Not a ton of detail yet, and neither iHeartMedia nor Netflix gave an official comment to Bloomberg, so the larger set of questions are still the same. The one I’m most curious about: Will Netflix take any of iHeartMedia’s political programming? Probably not, but strange things are happening.

If Netflix does end up striking a licensing deal with iHeartMedia, it alters the overarching story in a few ways. First, it suggests that Netflix is set to move beyond cautious experimentation and take a more aggressive stance in its podcast experimentation. Second, it makes Spotify’s arrangement far less special. And finally, it further reinforces how directly Netflix is positioning itself against YouTube.

This potential Netflix–iHeartMedia partnership isn’t the only development worth tracking. The Hollywood Reporter noted this week that Netflix has apparently been hitting up the major talent agencies to potentially sign more high-profile video podcasters, presumably beyond the iHeartMedia ranks. And in other notable moves, Audiochuck, the true crime network fronted by Crime Junkie’s Ashley Flowers, is moving from SiriusXM to … Tubi?
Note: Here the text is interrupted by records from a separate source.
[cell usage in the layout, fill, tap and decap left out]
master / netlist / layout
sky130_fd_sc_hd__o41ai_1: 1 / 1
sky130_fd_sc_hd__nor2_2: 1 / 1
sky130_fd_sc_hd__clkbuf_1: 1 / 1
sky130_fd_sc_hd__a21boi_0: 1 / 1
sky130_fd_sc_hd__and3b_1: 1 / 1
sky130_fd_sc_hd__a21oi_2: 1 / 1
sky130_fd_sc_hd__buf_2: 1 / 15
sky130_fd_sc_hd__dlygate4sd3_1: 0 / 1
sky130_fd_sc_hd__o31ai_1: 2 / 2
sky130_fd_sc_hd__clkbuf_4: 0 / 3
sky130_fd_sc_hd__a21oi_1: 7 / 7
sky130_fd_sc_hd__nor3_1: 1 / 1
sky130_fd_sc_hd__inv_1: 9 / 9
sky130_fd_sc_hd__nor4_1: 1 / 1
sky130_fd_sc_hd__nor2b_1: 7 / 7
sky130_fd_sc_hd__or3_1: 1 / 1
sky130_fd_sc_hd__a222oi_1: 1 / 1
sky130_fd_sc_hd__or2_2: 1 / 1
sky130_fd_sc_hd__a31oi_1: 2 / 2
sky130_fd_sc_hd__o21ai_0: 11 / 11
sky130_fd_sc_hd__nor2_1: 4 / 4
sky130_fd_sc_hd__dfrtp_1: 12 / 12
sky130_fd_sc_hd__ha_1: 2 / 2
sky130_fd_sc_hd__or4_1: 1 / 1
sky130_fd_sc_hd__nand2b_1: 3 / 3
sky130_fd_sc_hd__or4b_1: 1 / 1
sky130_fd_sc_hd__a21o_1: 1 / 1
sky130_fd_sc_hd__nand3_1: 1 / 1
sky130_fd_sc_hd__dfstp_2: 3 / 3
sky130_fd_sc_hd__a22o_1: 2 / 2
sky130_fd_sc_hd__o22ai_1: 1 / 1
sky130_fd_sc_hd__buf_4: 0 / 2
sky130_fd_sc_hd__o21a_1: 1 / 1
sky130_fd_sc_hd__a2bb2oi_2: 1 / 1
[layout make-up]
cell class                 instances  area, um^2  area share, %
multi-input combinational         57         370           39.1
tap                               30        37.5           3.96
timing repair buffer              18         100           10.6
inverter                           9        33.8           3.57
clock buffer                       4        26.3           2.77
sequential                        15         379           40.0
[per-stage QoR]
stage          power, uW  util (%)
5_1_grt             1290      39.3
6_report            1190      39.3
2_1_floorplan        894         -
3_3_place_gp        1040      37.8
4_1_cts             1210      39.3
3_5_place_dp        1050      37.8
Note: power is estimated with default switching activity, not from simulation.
===== src/rtl/maple_port_mux_if.sv =====
// Bundles every signal between the Maple port mux and its surroundings except clock and reset.
// slave: the mux side (takes port select, transmitter/receiver status and raw port lines; drives
// port drives, receiver lines and status). master: the controller / transceiver side.
interface maple_port_mux_if #(
  parameter int NPORTS = 4,
  parameter int SELW   = 2
);
  // transaction control and transceiver side
  logic [SELW-1:0]   port_sel;
  logic              tx_busy;
  logic              tx_sdcka;
  logic              tx_sdckb;
  logic              rx_busy;
  logic              rx_sdcka;
  logic              rx_sdckb;
  // physical port side
  logic [NPORTS-1:0] sdcka_i;
  logic [NPORTS-1:0] sdckb_i;
  logic [NPORTS-1:0] sdcka_o;
  logic [NPORTS-1:0] sdckb_o;
  logic [NPORTS-1:0] sdck_oe;
  // status
  logic              ready;
  logic [SELW-1:0]   active_port;
  logic              timeout;
  logic              sel_err;
  logic              collision;

  modport slave (
    input  port_sel, tx_busy, tx_sdcka, tx_sdckb, rx_busy, sdcka_i, sdckb_i,
    output rx_sdcka, rx_sdckb, sdcka_o, sdckb_o, sdck_oe,
    output ready, active_port, timeout, sel_err, collision
  );

  modport master (
    output port_sel, tx_busy, tx_sdcka, tx_sdckb, rx_busy, sdcka_i, sdckb_i,
    input  rx_sdcka, rx_sdckb, sdcka_o, sdckb_o, sdck_oe,
    input  ready, active_port, timeout, sel_err, collision
  );
endinterface
### src/rtl/block_ram_pkg.sv
// Shared definitions for the multi-word block RAM: sweep FSM encoding and
// the legal string values of the read-policy and output-stage parameters.
package block_ram_pkg;

  typedef enum logic {
    ST_INIT  = 1'b0,
    ST_READY = 1'b1
  } sweep_state_e;

  localparam string RDW_READ_FIRST  = "read_first";
  localparam string RDW_WRITE_FIRST = "write_first";
  localparam string OUT_REG_TRUE    = "true";
  localparam string OUT_REG_FALSE   = "false";

endpackage

### src/rtl/ram_init_sweeper.sv
// Fill-sweep controller: walks every entry once after reset or on request,
// producing the sweep address and write strobe for the RAM array.
module ram_init_sweeper
  import block_ram_pkg::*;
#(
  parameter int DEPTH = 64
) (
  input  logic                     clk,
  input  logic                     rst_n,
  input  logic                     init_start,
  output logic                     init_busy,
  output logic [$clog2(DEPTH)-1:0] sweep_addr,
  output logic                     sweep_we
);

  localparam int AW = $clog2(DEPTH);
  localparam logic [AW-1:0] LAST_ADDR = AW'(DEPTH - 1);

  sweep_state_e  state;
  logic [AW-1:0] addr;

  // NOTE: sequential state uses non-blocking assignments so every flop samples
  // pre-edge values regardless of statement order.
  always_ff @(posedge clk or negedge rst_n) begin
    if (!rst_n) begin
      state <= ST_INIT;
      addr  <= '0;
    end else begin
      case (state)
        ST_INIT: begin
          if (addr == LAST_ADDR) begin
            state <= ST_READY;
            addr  <= '0;
          end else begin
            addr <= addr + 1'b1;
          end
        end
        ST_READY: begin
          if (init_start) begin
            state <= ST_INIT;
            addr  <= '0;
          end
        end
        default: begin
          state <= ST_INIT;
          addr  <= '0;
        end
      endcase
    end
  end

  assign init_busy  = (state == ST_INIT);
  assign sweep_we   = (state == ST_INIT);
  assign sweep_addr = addr;

endmodule

### src/rtl/block_ram_multi_word_init.sv
// Multi-lane block RAM with per-lane write enables, selectable read-during-write
// policy, optional output register, and a fill sweep after reset or on request.
module block_ram_multi_word_init
  import block_ram_pkg::*;
#(
  parameter int                    DATA_WIDTH      = 8,
  parameter int                    DEPTH           = 64,
  parameter int                    NUM_WORDS       = 4,
  parameter string                 RAM_STYLE       = "auto",
  parameter string                 OUTPUT_REGISTER = "false",
  parameter string                 RDW_MODE        = "read_first",
  parameter logic [DATA_WIDTH-1:0] INIT_VALUE      = '1
) (
  input  logic                              clk,
  input  logic                              rst_n,
  input  logic                              init_start,
  output logic                              init_busy,
  input  logic [DATA_WIDTH-1:0]             wr_data,
  input  logic [$clog2(DEPTH)-1:0]          wr_addr,
  input  logic [NUM_WORDS-1:0]              wr_en,
  input  logic [$clog2(DEPTH)-1:0]          rd_addr,
  input  logic                              rd_en,
  output logic [DATA_WIDTH*NUM_WORDS-1:0]   rd_data,
  output logic                              rd_valid
);

  localparam int  AW          = $clog2(DEPTH);
  localparam int  W           = DATA_WIDTH * NUM_WORDS;
  localparam bit  WRITE_FIRST = (RDW_MODE == RDW_WRITE_FIRST);
  localparam bit  RDW_OK      = (RDW_MODE == RDW_READ_FIRST) || WRITE_FIRST;
  localparam bit  OUT_REG     = (OUTPUT_REGISTER == OUT_REG_TRUE);
  localparam bit  OUT_OK      = (OUTPUT_REGISTER == OUT_REG_FALSE) || OUT_REG;
  localparam bit  STYLE_OK    = (RAM_STYLE != "");

  if (!(RDW_OK && OUT_OK && STYLE_OK && DEPTH >= 2)) begin : g_bad_param
    $error("block_ram_multi_word_init: illegal RDW_MODE, OUTPUT_REGISTER, RAM_STYLE or DEPTH");
  end

  logic [AW-1:0] sweep_addr;
  logic          sweep_we;

  ram_init_sweeper #(
    .DEPTH (DEPTH)
  ) u_sweeper (
    .clk        (clk),
    .rst_n      (rst_n),
    .init_start (init_start),
    .init_busy  (init_busy),
    .sweep_addr (sweep_addr),
    .sweep_we   (sweep_we)
  );

  (* ram_style = RAM_STYLE *) logic [W-1:0] mem [DEPTH];

  // NOTE: storage has no reset so it can map onto block RAM; the sweep
  // establishes its contents instead.
  always_ff @(posedge clk) begin
    if (sweep_we) begin
      mem[sweep_addr] <= {NUM_WORDS{INIT_VALUE}};
    end else begin
      for (int k = 0; k < NUM_WORDS; k++) begin
        if (wr_en[k]) mem[wr_addr][k*DATA_WIDTH +: DATA_WIDTH] <= wr_data;
      end
    end
  end

  logic [W-1:0] rd_word;
  logic         rd_fire;

  assign rd_fire = rd_en && !init_busy;

  // NOTE: every combinational output gets a default first so no latch is inferred.
  always_comb begin
    rd_word = mem[rd_addr];
    if (WRITE_FIRST && (wr_addr == rd_addr)) begin
      for (int k = 0; k < NUM_WORDS; k++) begin
        if (wr_en[k]) rd_word[k*DATA_WIDTH +: DATA_WIDTH] = wr_data;
      end
    end
  end

  logic [W-1:0] s1_data;
  logic         s1_valid;

  always_ff @(posedge clk or negedge rst_n) begin
    if (!rst_n) begin
      s1_data  <= '0;
      s1_valid <= 1'b0;
    end else begin
      s1_valid <= rd_fire;
      if (rd_fire) s1_data <= rd_word;
    end
  end

  if (OUT_REG) begin : g_out_reg
    logic [W-1:0] s2_data;
    logic         s2_valid;

    always_ff @(posedge clk or negedge rst_n) begin
      if (!rst_n) begin
        s2_data  <= '0;
        s2_valid <= 1'b0;
      end else begin
        s2_valid <= s1_valid;
        if (s1_valid) s2_data <= s1_data;
      end
    end

    assign rd_data  = s2_data;
    assign rd_valid = s2_valid;
  end else begin : g_no_out_reg
    assign rd_data  = s1_data;
    assign rd_valid = s1_valid;
  end

endmodule
<file path="src/rtl/ntt_pkg.sv">
// ntt_pkg: shared NTT parameter defaults and the modular multiplier FSM state encoding
package ntt_pkg;
  localparam int LOGQ_DEF = 17;
  localparam int Q_DEF = 65537;
  typedef enum logic [1:0] {IDLE = 2'd0, MUL = 2'd1, RED = 2'd2, DONE = 2'd3} state_t;
endpackage

</file>
<file path="src/rtl/modmul_seq_if.sv">
// modmul_seq_if: operand/result valid-ready bundle of the modular multiplier
//   master drives in_valid/a/b/out_ready; slave drives in_ready/out_valid/p/busy
interface modmul_seq_if
  import ntt_pkg::*;
#(parameter int LOGQ = LOGQ_DEF);
  logic in_valid, in_ready, out_valid, out_ready, busy;
  logic [LOGQ-1:0] a, b, p;
  modport master(output in_valid, a, b, out_ready, input in_ready, out_valid, p, busy);
  modport slave(input in_valid, a, b, out_ready, output in_ready, out_valid, p, busy);
endinterface

</file>
<file path="src/rtl/modred_v2.sv">
// modred_v2: combinational reduction of a 2*LOGQ-bit value modulo 2^(LOGQ-1)+1
//   x_i: value to reduce; r_o: x_i mod Q
module modred_v2 #(parameter int LOGQ = 17) (
  input  logic [2*LOGQ-1:0] x_i,
  output logic [LOGQ-1:0]   r_o
);
  localparam int K = LOGQ - 1;
  localparam logic [LOGQ+1:0] QM = (LOGQ+2)'((1 << K) + 1);
  logic [LOGQ+1:0] t, t1;
  // x = x0 + x1*2^K + x2*2^2K with 2^K == -1, so x == x0 - x1 + x2; +Q keeps it non-negative
  always_comb begin
    t = (LOGQ+2)'(x_i[K-1:0]) + (LOGQ+2)'(x_i[2*LOGQ-1:2*K]) + QM - (LOGQ+2)'(x_i[2*K-1:K]);
    t1 = t >= (QM << 1) ? t - (QM << 1) : t;
    r_o = LOGQ'(t1 >= QM ? t1 - QM : t1);
  end
endmodule

</file>
<file path="src/rtl/modmul_seq.sv">
// modmul_seq: iterative shift-and-add modular multiplier, p = (a*b) mod Q
//   clk/rst: clock and async active-high reset; bus: slave side of modmul_seq_if
module modmul_seq
  import ntt_pkg::*;
#(
  parameter int LOGQ = LOGQ_DEF,
  parameter int Q = Q_DEF
) (
  input logic clk,
  input logic rst,
  modmul_seq_if.slave bus
);
  localparam int CW = $clog2(LOGQ);
  if (Q != (1 << (LOGQ - 1)) + 1) begin : g_bad_q
    $error("Q does not match the modulus of modred_v2");
  end
  state_t st_q;
  logic [2*LOGQ-1:0] acc_q, acc_d, a_sh_q;
  logic [LOGQ-1:0] b_sh_q, p_q, red;
  logic [CW-1:0] cnt_q;
  logic out_valid_q, take;
  assign bus.in_ready = !rst && (st_q == IDLE || (st_q == DONE && bus.out_ready));
  assign take = bus.in_valid && bus.in_ready;
  assign acc_d = b_sh_q[0] ? acc_q + a_sh_q : acc_q;
  assign bus.out_valid = out_valid_q;
  assign bus.p = p_q;
  assign bus.busy = st_q == MUL || st_q == RED;
  modred_v2 #(.LOGQ(LOGQ)) u_red (.x_i(acc_q), .r_o(red));
  // the accept block comes last so a DONE-edge handoff overrides the return to IDLE
  always_ff @(posedge clk or posedge rst) begin
    if (rst) begin
      st_q <= IDLE;
      out_valid_q <= 1'b0;
      p_q <= '0;
      acc_q <= '0;
      cnt_q <= '0;
      a_sh_q <= '0;
      b_sh_q <= '0;
    end else begin
      case (st_q)
        MUL: begin
          acc_q <= acc_d;
          a_sh_q <= a_sh_q << 1;
          b_sh_q <= b_sh_q >> 1;
          cnt_q <= cnt_q + CW'(1);
          if (cnt_q == CW'(LOGQ - 1)) st_q <= RED;
        end
        RED: begin
          p_q <= red;
          out_valid_q <= 1'b1;
          st_q <= DONE;
        end
        DONE: if (bus.out_ready) begin
          out_valid_q <= 1'b0;
          st_q <= IDLE;
        end
        default: ;
      endcase
      if (take) begin
        a_sh_q <= (2*LOGQ)'(bus.a);
        b_sh_q <= bus.b;
        acc_q <= '0;
        cnt_q <= '0;
        st_q <= MUL;
      end
    end
  end
endmodule

</file>
<file path="src/flat_wrapper.sv">
// flat-port wrapper written by rule: the top's interface ports become plain ports
module modmul_seq_flat import ntt_pkg::*;
#(
  parameter int LOGQ = LOGQ_DEF,
  parameter int Q = Q_DEF
)
  (clk, rst, bus_in_valid, bus_a, bus_b, bus_out_ready, bus_in_ready, bus_out_valid, bus_p, bus_busy);
  modmul_seq_if #(.LOGQ(LOGQ)) bus_i ();
  input logic clk;
  input logic rst;
  input wire logic [$bits(bus_i.in_valid)-1:0] bus_in_valid;
  input wire logic [$bits(bus_i.a)-1:0] bus_a;
  input wire logic [$bits(bus_i.b)-1:0] bus_b;
  input wire logic [$bits(bus_i.out_ready)-1:0] bus_out_ready;
  output wire logic [$bits(bus_i.in_ready)-1:0] bus_in_ready;
  output wire logic [$bits(bus_i.out_valid)-1:0] bus_out_valid;
  output wire logic [$bits(bus_i.p)-1:0] bus_p;
  output wire logic [$bits(bus_i.busy)-1:0] bus_busy;
  assign bus_i.in_valid = bus_in_valid;
  assign bus_i.a = bus_a;
  assign bus_i.b = bus_b;
  assign bus_i.out_ready = bus_out_ready;
  assign bus_in_ready = bus_i.in_ready;
  assign bus_out_valid = bus_i.out_valid;
  assign bus_p = bus_i.p;
  assign bus_busy = bus_i.busy;
  modmul_seq #(.LOGQ(LOGQ), .Q(Q)) u_core (.clk(clk), .rst(rst), .bus(bus_i));
endmodule
</file>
➽ The Golden Globes Podcast Category is already quite the mess. Just in case you missed it: in late October, Breaker’s Oliver Darcy reported that Penske Media — which owns the Globes as well as Variety, The Hollywood Reporter, and Billboard (and happens to be an investor in Vox Media, New York Magazine’s parent company) — sent out a pitch deck to some of the podcasts eligible for nomination. The offer: For Your Consideration (FYC) ad packages priced upwards of $75,000 across Penske’s outlets. 
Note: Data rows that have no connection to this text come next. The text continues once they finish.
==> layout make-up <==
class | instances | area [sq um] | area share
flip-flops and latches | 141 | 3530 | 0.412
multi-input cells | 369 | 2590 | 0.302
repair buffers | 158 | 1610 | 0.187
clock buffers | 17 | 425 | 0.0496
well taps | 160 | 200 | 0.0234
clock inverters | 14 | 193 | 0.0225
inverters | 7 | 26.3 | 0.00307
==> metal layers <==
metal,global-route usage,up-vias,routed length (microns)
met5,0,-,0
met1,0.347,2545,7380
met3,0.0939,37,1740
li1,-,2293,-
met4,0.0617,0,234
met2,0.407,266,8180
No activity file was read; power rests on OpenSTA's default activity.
**src/rtl/uart_rx_core.sv**
```systemverilog
// Oversampling 8N1 UART receiver: 16 ticks per bit, 3-sample majority vote per bit,
// registered byte/strobe outputs. The stop bit is decided early so back-to-back frames resync.
module uart_rx_core #(
  parameter int DATA_BITS   = 8,
  parameter int SYNC_STAGES = 2
) (
  input  logic                 clk,
  input  logic                 reset,
  input  logic [15:0]          baud_divisor,
  input  logic                 rx,
  output logic [DATA_BITS-1:0] rx_data,
  output logic                 rx_ready,
  output logic                 frame_err,
  output logic                 rx_busy,
  output logic                 rx_tickk
);

  typedef enum logic [2:0] {
    S_IDLE,
    S_START,
    S_DATA,
    S_STOP,
    S_BRK
  } state_t;

  state_t state_q, state_d;

  logic [SYNC_STAGES-1:0] sync_q;
  logic                   rxs;

  logic [15:0] div_q, div_d, div_lim;
  logic        tick, tick_q;

  logic [3:0]           tcnt_q, tcnt_d;
  logic [3:0]           bcnt_q, bcnt_d;
  logic [2:0]           samp_q, samp_d;
  logic [DATA_BITS-1:0] shreg_q, shreg_d;
  logic [DATA_BITS-1:0] data_q, data_d;
  logic                 ready_q, ready_d;
  logic                 ferr_q, ferr_d;

  logic vote_mid, vote_stop;
  logic cnt_run, tcnt_clr, samp_en, shift_en, bcnt_clr, done_ok, done_err;

  function automatic logic maj3(input logic a, input logic b, input logic c);
    return (a & b) | (a & c) | (b & c);
  endfunction

  // Synchronizer resets to the idle level so reset release never looks like a start bit.
  always_ff @(posedge clk or negedge reset) begin
    if (!reset) sync_q <= '1;
    else        sync_q <= {sync_q[SYNC_STAGES-2:0], rx};
  end
  assign rxs = sync_q[SYNC_STAGES-1];

  // Free-running tick divider; >= lets a reduced divisor take effect without waiting a full wrap.
  assign div_lim = (baud_divisor > 16'd1) ? (baud_divisor - 16'd1) : 16'd0;
  assign tick    = (div_q >= div_lim);
  assign div_d   = tick ? 16'd0 : (div_q + 16'd1);

  always_ff @(posedge clk or negedge reset) begin
    if (!reset) begin
      div_q  <= '0;
      tick_q <= 1'b0;
    end else begin
      div_q  <= div_d;
      tick_q <= tick;
    end
  end

  assign vote_mid  = maj3(samp_q[0], samp_q[1], samp_q[2]);
  // In STOP the third sample is the live value on the deciding tick.
  assign vote_stop = maj3(samp_q[0], samp_q[1], rxs);

  always_ff @(posedge clk or negedge reset) begin
    if (!reset) state_q <= S_IDLE;
    else        state_q <= state_d;
  end

  always_comb begin
    state_d = state_q;
    case (state_q)
      S_IDLE:  if (tick && !rxs) state_d = S_START;
      S_START: if (tick && tcnt_q == 4'd15) state_d = vote_mid ? S_IDLE : S_DATA;
      S_DATA:  if (tick && tcnt_q == 4'd15 && bcnt_q == 4'(DATA_BITS-1)) state_d = S_STOP;
      S_STOP:  if (tick && tcnt_q == 4'd9) state_d = vote_stop ? S_IDLE : S_BRK;
      S_BRK:   if (rxs) state_d = S_IDLE;
      default: state_d = S_IDLE;
    endcase
  end

  always_comb begin
    rx_busy  = 1'b1;
    cnt_run  = 1'b0;
    tcnt_clr = 1'b0;
    shift_en = 1'b0;
    bcnt_clr = 1'b0;
    done_ok  = 1'b0;
    done_err = 1'b0;
    case (state_q)
      S_IDLE: begin
        rx_busy  = 1'b0;
        tcnt_clr = tick && !rxs;
      end
      S_START: begin
        cnt_run  = tick;
        bcnt_clr = tick && tcnt_q == 4'd15;
      end
      S_DATA: begin
        cnt_run  = tick;
        shift_en = tick && tcnt_q == 4'd15;
      end
      S_STOP: begin
        cnt_run  = tick;
        done_ok  = tick && tcnt_q == 4'd9 && vote_stop;
        done_err = tick && tcnt_q == 4'd9 && !vote_stop;
      end
      default: ;
    endcase
  end

  assign samp_en = cnt_run && (tcnt_q >= 4'd7) && (tcnt_q <= 4'd9);

  always_comb begin
    tcnt_d  = tcnt_q;
    bcnt_d  = bcnt_q;
    samp_d  = samp_q;
    shreg_d = shreg_q;
    data_d  = data_q;
    ready_d = done_ok;
    ferr_d  = done_err;
    if (tcnt_clr)     tcnt_d = 4'd0;
    else if (cnt_run) tcnt_d = tcnt_q + 4'd1;
    if (bcnt_clr)      bcnt_d = 4'd0;
    else if (shift_en) bcnt_d = bcnt_q + 4'd1;
    if (samp_en) begin
      case (tcnt_q)
        4'd7:    samp_d[0] = rxs;
        4'd8:    samp_d[1] = rxs;
        default: samp_d[2] = rxs;
      endcase
    end
    // Line order is LSB first, so shifting in at the MSB leaves bit 0 at the bottom.
    if (shift_en) shreg_d = {vote_mid, shreg_q[DATA_BITS-1:1]};
    if (done_ok || done_err) data_d = shreg_q;
  end

  always_ff @(posedge clk or negedge reset) begin
    if (!reset) begin
      tcnt_q  <= '0;
      bcnt_q  <= '0;
      samp_q  <= '1;
      shreg_q <= '0;
      data_q  <= '0;
      ready_q <= 1'b0;
      ferr_q  <= 1'b0;
    end else begin
      tcnt_q  <= tcnt_d;
      bcnt_q  <= bcnt_d;
      samp_q  <= samp_d;
      shreg_q <= shreg_d;
      data_q  <= data_d;
      ready_q <= ready_d;
      ferr_q  <= ferr_d;
    end
  end

  assign rx_data   = data_q;
  assign rx_ready  = ready_q;
  assign frame_err = ferr_q;
  assign rx_tickk  = tick_q;

endmodule

```
File: src/rtl/buzz_arbiter.sv
// Fixed-priority, preemptive owner arbiter for the shared Buzz tone generator.
// Every ownership change is separated by a silent gap of GAP_CYCLES cycles.
module buzz_arbiter #(
    parameter int unsigned GAP_CYCLES = 1000,
    parameter int unsigned FW         = 32
) (
    input  logic          clk,
    input  logic          reset,
    input  logic [2:0]    req,
    input  logic [FW-1:0] freq0,
    input  logic [FW-1:0] freq1,
    input  logic [FW-1:0] freq2,
    input  logic          mode_lock,
    output logic [2:0]    grant,
    output logic [FW-1:0] frequency,
    output logic          busy,
    output logic          switch_pulse
);

    typedef enum logic [1:0] {
        S_IDLE = 2'd0,
        S_OWN  = 2'd1,
        S_GAP  = 2'd2
    } state_t;

    state_t        state_q, state_d;
    logic [1:0]    owner_q, owner_d;
    logic [31:0]   gap_cnt_q, gap_cnt_d;
    logic [2:0]    grant_q, grant_d;
    logic [FW-1:0] freq_q, freq_d;
    logic          busy_q, busy_d;
    logic          pulse_q, pulse_d;

    logic          req_any;
    logic [1:0]    pick;
    logic          owner_req;
    logic          higher_req;
    logic [FW-1:0] owner_freq;

    assign req_any = |req;

    always_comb begin
        pick = 2'd2;
        if (req[0]) begin
            pick = 2'd0;
        end else if (req[1]) begin
            pick = 2'd1;
        end
    end

    // Per-owner views of the request lines and the frequency words.
    always_comb begin
        owner_req  = 1'b0;
        higher_req = 1'b0;
        owner_freq = '0;
        case (owner_q)
            2'd0: begin
                owner_req  = req[0];
                owner_freq = freq0;
            end
            2'd1: begin
                owner_req  = req[1];
                higher_req = req[0];
                owner_freq = freq1;
            end
            2'd2: begin
                owner_req  = req[2];
                higher_req = |req[1:0];
                owner_freq = freq2;
            end
            default: begin
                owner_req  = 1'b0;
                higher_req = 1'b0;
                owner_freq = '0;
            end
        endcase
    end

    always_comb begin
        state_d   = state_q;
        owner_d   = owner_q;
        gap_cnt_d = gap_cnt_q;
        freq_d    = '0;
        case (state_q)
            S_IDLE: begin
                if (req_any) begin
                    state_d = S_OWN;
                    owner_d = pick;
                end
            end
            S_OWN: begin
                // Release and preemption both lead to the same gap entry.
                if (!owner_req || (higher_req && !mode_lock)) begin
                    state_d   = S_GAP;
                    gap_cnt_d = GAP_CYCLES - 32'd1;
                end else begin
                    freq_d = owner_freq;
                end
            end
            S_GAP: begin
                if (gap_cnt_q == 32'd0) begin
                    if (req_any) begin
                        state_d = S_OWN;
                        owner_d = pick;
                    end else begin
                        state_d = S_IDLE;
                    end
                end else begin
                    gap_cnt_d = gap_cnt_q - 32'd1;
                end
            end
            default: begin
                state_d = S_IDLE;
            end
        endcase

        grant_d = (state_d == S_OWN) ? (3'b001 << owner_d) : 3'b000;
        pulse_d = (state_d == S_OWN) && (state_q != S_OWN);
        busy_d  = (state_d != S_IDLE);
    end

    always_ff @(posedge clk or negedge reset) begin
        if (!reset) begin
            state_q   <= S_IDLE;
            owner_q   <= 2'd0;
            gap_cnt_q <= 32'd0;
            grant_q   <= 3'b000;
            freq_q    <= '0;
            busy_q    <= 1'b0;
            pulse_q   <= 1'b0;
        end else begin
            state_q   <= state_d;
            owner_q   <= owner_d;
            gap_cnt_q <= gap_cnt_d;
            grant_q   <= grant_d;
            freq_q    <= freq_d;
            busy_q    <= busy_d;
            pulse_q   <= pulse_d;
        end
    end

    assign grant        = grant_q;
    assign frequency    = freq_q;
    assign busy         = busy_q;
    assign switch_pulse = pulse_q;

endmodule
==> src/rtl/instr_fetch_unit.sv <==
// Fetch stage for the single-cycle MIPS core: owns the PC, fetches over a req/ack
// handshake, holds the instruction through execute and counts retired instructions.
module instr_fetch_unit #(
  parameter logic [31:0] RESET_PC = 32'h0000_0000
) (
  input  logic        clk,
  input  logic        reset,
  output logic        imem_req,
  output logic [31:0] imem_addr,
  input  logic        imem_ack,
  input  logic [31:0] imem_rdata,
  output logic [31:0] instr,
  output logic        instr_valid,
  output logic [31:0] pc,
  output logic [31:0] pc_plus4,
  input  logic        branch,
  input  logic        zero,
  input  logic        jump,
  input  logic [31:0] signimm,
  input  logic        exec_done,
  output logic [31:0] retired
);

  typedef enum logic [1:0] {
    IDLE  = 2'd0,
    FETCH = 2'd1,
    EXEC  = 2'd2
  } state_t;

  state_t      state, state_nxt;
  logic [31:0] next_pc;
  logic        take_ack, take_done;

  always_ff @(posedge clk or posedge reset) begin
    if (reset) begin
      state   <= IDLE;
      pc      <= RESET_PC;
      instr   <= '0;
      retired <= '0;
    end else begin
      state <= state_nxt;
      if (take_ack)
        instr <= imem_rdata;
      if (take_done) begin
        pc      <= next_pc;
        retired <= retired + 32'd1;
      end
    end
  end

  always_comb begin
    state_nxt   = state;
    imem_req    = 1'b0;
    instr_valid = 1'b0;
    take_ack    = 1'b0;
    take_done   = 1'b0;
    case (state)
      IDLE: state_nxt = FETCH;
      FETCH: begin
        imem_req = 1'b1;
        if (imem_ack) begin
          take_ack  = 1'b1;
          state_nxt = EXEC;
        end
      end
      EXEC: begin
        instr_valid = 1'b1;
        if (exec_done) begin
          take_done = 1'b1;
          state_nxt = FETCH;
        end
      end
      default: state_nxt = IDLE;
    endcase
  end

  // Jump outranks a taken branch.
  always_comb begin
    if (jump)
      next_pc = {pc_plus4[31:28], instr[25:0], 2'b00};
    else if (branch && zero)
      next_pc = pc_plus4 + (signimm << 2);
    else
      next_pc = pc_plus4;
  end

  assign pc_plus4  = pc + 32'd4;
  assign imem_addr = pc;

endmodule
Now, FYC campaigns are standard Hollywood business. Indeed, it’s the very lucrative one that Penske has been aggressively working to dominate for god knows how many years. And sure, the company already does this kinda thing with the rest of the Globes’ usual film and television categories, where the ouroboros of coverage and commerce is mostly taken for granted. But Darcy argues that, on top of this version veering ever deeper into a pay-for-play arrangement, it also opens the door for the potential reputation-laundering by figures like, say, Candace Owens and Tucker Carlson, who are eligible for nomination. 

Anyway, the general industry response to the Globes’ podcast category thus far has been mixed to negative. There are already grumbles about the use of Luminate data to identify the twenty-five podcasts eligible for nomination, since Luminate is itself owned by Penske and so deepens the sense that this whole thing is one big black box of self-dealing. And as The Ankler’s Natalie Jarvey further reported in October, Luminate already even had to redo its list after leaving off several major shows. Some podcasters, she found, are understandably thinking of sitting this one out. A mess indeed.

➽ Speaking of Penske… Axios reported that the Vox Media board is apparently considering spinning out its podcast network as a separate entity. Part of the reason? Penske is potentially interested in Vox Media’s publishing assets, and not the podcast network, which, since it’s the fastest growing part of the business, is presumably valued more aggressively. Gulp.

➽ And speaking of The Ankler… Shout-out to their flagship show, which just relaunched as Ankler Agenda last week with Elaine Low as the new anchor. As a devoted Prestige Junkie listener, I might just check it out.

➽ Big press stretch for TrueAnon of late, with GQ and the New York Times pubbing profiles over the last few weeks on the sardonic, conspiracy-curious leftist-cast hosted by Brace Belden (f.k.a PissPigGranddad), Liz Franczak, and Steven Goldberg, a.k.a. Yung Chomsky. But the piece you want to hit is Belden’s essay for The Baffler, “The Hatred of Podcasting.”

➽ The Ryen Russillo Show officially picks up at Barstool Sports, with the new show art showing feet. Russillo had previously been podcasting at The Ringer. Speaking of which, did you hear Barstool might be moving to Hoboken?

➽ Stuff I’m checking out… On The Media’s reprise of “The Harvard Plan”; the new season of In the Dark, called “Blood Relatives”; Sarah Marshall’s The Devil You Know; issue two of Signal Hill; honestly, catching up with an insane backlog.